Wikipedia states that ancient Peruvian metalsmiths applied gold with electroplating, citing a 1979 article in The Journal of The Minerals, Metals & Materials Society. I'm not familiar enough with this journal or academia to assess whether the claim is solid, or if later research confirmed or refuted it, but I am skeptical; what would be the source of charge? Why would such a valuable technique be abandoned?
While we associate electroplating with a bench-top current source, it is also possible to use an aqueous solution of a gold compound, the work-piece, a piece of pyrite and one wire to create what is basically a very bad battery that has been short-circuited. The solution being the electrolyte, the (already copper-plated) work piece and the pyrite being the two electrodes.

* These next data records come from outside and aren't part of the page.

**config.mk**
```make
export PLATFORM = sky130hd
export DESIGN_NAME = pc_fetch_unit
export DESIGN_NICKNAME = d
export VERILOG_FILES = /design/src/rtl/pc_fetch_unit.sv
export SDC_FILE = /design/constraint.sdc
export NUM_CORES = 1
export LEC_CHECK = 0
export ABC_AREA = 0
export BUFFER_PORTS_ARGS = -buffer_cell sky130_fd_sc_hd__buf_2
export CAP_MARGIN = 20
export CORE_UTILIZATION = 35
export DETAILED_ROUTE_END_ITERATION = 8
export GPL_ROUTABILITY_DRIVEN = 0
export MAX_ROUTING_LAYER = met4
export PLACE_DENSITY = 0.66
export SLEW_MARGIN = 0
export SYNTH_ARGS = -nofsm -noshare
export SYNTH_HDL_FRONTEND = slang
export SYNTH_SLANG_ARGS = --single-unit
```
**constraint.sdc**
```tcl
create_clock -name clk -period 4.8 [get_ports clk]
set_input_delay 0 -clock clk [delete_from_list [all_inputs] [get_ports clk]]
set_output_delay 0 -clock clk [all_outputs]
set_load 0.05 [all_outputs]
```
**src/rtl/pc_fetch_unit.sv**
```systemverilog
// Instruction-fetch / next-PC stage: two-state FETCH/EXEC sequencer holding
// the program counter, the fetched instruction and the retired-instruction
// counter. Branch/jump resolution from execute picks the next PC; misaligned
// taken targets are redirected to the trap vector with a one-cycle pulse.
module pc_fetch_unit #(
  parameter logic [31:0] RESET_PC = 32'h0040_0000,
  parameter logic [31:0] TRAP_VEC = 32'h0040_1000
) (
  input  logic        clk,
  input  logic        reset,
  output logic        imem_req,
  output logic [31:0] imem_addr,
  input  logic        imem_ack,
  input  logic [31:0] imem_rdata,
  output logic [31:0] instr,
  output logic [31:0] pc,
  output logic [31:0] pc_plus4,
  output logic        instr_valid,
  input  logic        instr_done,
  input  logic        beq_in,
  input  logic        bne_in,
  input  logic        blt_in,
  input  logic        bge_in,
  input  logic        jal_in,
  input  logic        jalr_in,
  input  logic [31:0] rs1_data,
  input  logic [31:0] rs2_data,
  input  logic [31:0] imm,
  output logic        misalign,
  output logic [31:0] instret
);

  localparam logic [31:0] NOP = 32'h0000_0013;

  typedef enum logic {
    FETCH = 1'b0,
    EXEC  = 1'b1
  } state_t;

  state_t      state_r;
  logic [31:0] jalr_sum_s;
  logic [31:0] target_s;
  logic        taken_s;
  logic        misalign_s;
  logic [31:0] next_pc_s;

  // Memory request is asserted for the whole FETCH state and always targets pc.
  assign imem_req   = (state_r == FETCH);
  assign imem_addr  = pc;
  assign pc_plus4   = pc + 32'd4;
  assign jalr_sum_s = rs1_data + imm;

  // Priority-ordered control-transfer resolution: only the highest strobe counts.
  always_comb begin
    target_s = pc + imm;
    taken_s  = 1'b0;
    if (jalr_in) begin
      target_s = jalr_sum_s & ~32'h0000_0001;
      taken_s  = 1'b1;
    end else if (jal_in) begin
      taken_s = 1'b1;
    end else if (beq_in) begin
      taken_s = (rs1_data == rs2_data);
    end else if (bne_in) begin
      taken_s = (rs1_data != rs2_data);
    end else if (blt_in) begin
      taken_s = ($signed(rs1_data) < $signed(rs2_data));
    end else if (bge_in) begin
      taken_s = ($signed(rs1_data) >= $signed(rs2_data));
    end else begin
      taken_s = 1'b0;
    end
  end

  // Next-PC mux: a taken target with low bits set goes to the trap vector.
  always_comb begin
    misalign_s = taken_s && (target_s[1:0] != 2'b00);
    if (misalign_s) begin
      next_pc_s = TRAP_VEC;
    end else if (taken_s) begin
      next_pc_s = target_s;
    end else begin
      next_pc_s = pc_plus4;
    end
  end

  // Fetch/execute sequencer with all architectural state and registered outputs.
  always_ff @(posedge clk) begin
    if (!reset) begin
      state_r     <= FETCH;
      pc          <= RESET_PC;
      instr       <= NOP;
      instr_valid <= 1'b0;
      misalign    <= 1'b0;
      instret     <= 32'd0;
    end else begin
      misalign <= 1'b0;
      case (state_r)
        FETCH: begin
          if (imem_ack) begin
            instr       <= imem_rdata;
            instr_valid <= 1'b1;
            state_r     <= EXEC;
          end
        end
        EXEC: begin
          if (instr_done) begin
            pc          <= next_pc_s;
            instr_valid <= 1'b0;
            instret     <= instret + 32'd1;
            misalign    <= misalign_s;
            state_r     <= FETCH;
          end
        end
        default: begin
          state_r     <= FETCH;
          instr_valid <= 1'b0;
        end
      endcase
    end
  end

endmodule
```
* Yosys cells after proc, flatten, opt, wreduce, memory -nomap -nowiden *
Index checks and enable logic that the tools add are counted.

cells by class
  mux-type cells = 15
  eq/ne operators = 4
  bitwise operators = 1
  reductions and logical operators = 6
  shift operators = 0
  divide/modulo/power cells = 0
  multiply operators = 0
  magnitude comparators = 2
  $add $sub $neg = 4

operators by type and width
  cell                     number
  $mux W32                 3
  $add A32 B32 Y32         2
  $add A32 B1 Y32 const B  1
  $add A32 B3 Y32 const B  1
  $eq A32 B32 Y1           1
  $ge A32 B32 Y1           1
  $lt A32 B32 Y1           1
  $ne A32 B32 Y1           1
  $mux W1                  10
  $reduce_and A2 Y1        3
  $pmux W1 S2              2
  $reduce_and A3 Y1        1
  $ne A2 B1 Y1 const B     1
  $ne A2 B2 Y1 const B     1
  $reduce_bool A2 Y1       1
  $logic_and A1 B1 Y1      1
  $not A1 Y1               1

word-level totals
  register bits after elaboration = 99
  RAM bits = 0
  bits of input ports = 138
  memories = 0
  bits in latches = 0
  memory bits (read-only) = 0
  output and inout bits = 163
  logic and storage cells = 38

* Depth between registers and ports, before layout *
  depth in word-level cells = 9
  gate-level depth with buffers = 13
  gate-level depth less buffers = 11

* Least setup slack after synthesis *
Ideal clock, no wire load.

  path type = register to register
  from = reg pc[2], in the netlist imem_addr[2]
  to = reg pc[28], in the netlist imem_addr[28]
  period minus slack after synthesis = 3.577 ns
  required time = 4.712 ns
  setup time = 0.088 ns
  buffers on the path = 1
  arrival time = 3.489 ns
  cell stages (with the launch flop) = 12
  path slack = 1.223 ns
  cell sequence = dfxtp_1 > ha_1 > nand3_1 > nor3_1 > nand4_1 > or2_2 > clkbuf_1 > nor2_1 > xor2_1 > nand2_1 > a2bb2oi_1 > o32ai_2

between the ends
  elaborated cells between the ends (all ways) = 5
  those cells by class = 2 x add/sub; 3 x mux

RTL lines
  element                 line  source
  from (decl)             16    output logic [31:0] pc,
  from (signal assigned)  108   pc <= next_pc_s;
  $add A32 B3 Y32         50    assign pc_plus4 = pc + 32'd4;
  net pc_plus4[28]        17    output logic [31:0] pc_plus4,
  $mux W32                80    end else if (taken_s) begin
  $mux W32                78    if (misalign_s) begin

The timed path passes the listed nets, and every way through them passes these cells.
A chain may end at the register's enable or synchronous reset.

* Worst setup path in the final report *
  from = reg pc[2], in the netlist imem_addr[2]
  to = reg pc[29], in the netlist imem_addr[29]

between the ends
  longest elaborated chain between the ends = 4
  elaborated cells between the ends (all ways) = 5
  those cells by class = 2 x add/sub; 3 x mux

RTL lines
  element           line  source
  $add A32 B32 Y32  55    target_s = pc + imm;
  $mux W32          57    if (jalr_in) begin
  $mux W32 *        80
  $mux W32 *        78

Every way passes the cells marked *; elsewhere a longest branch is shown, timed or not.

The wire short circuits the battery, thereby leading to the (electrochemical) deposition of the gold.
The whole process also works without the wire, but to a far lesser degree. Thus, an accidental development from the no-wire method to the wire-method is possible without knowledge of electrochemistry.
For example, we can speculate that someone may have tried the wire-less method first (dip piece by, e.g. dangling from plant fibre) and observe poor results. Later they may have accidentally dipped two pieces (one copper, one pyrite) now attached to a wire. The copper one would have better results, but the pyrite would be pitted and not gold-plated. From that, they may try one work piece connected to a disposable pyrite lump to get better results.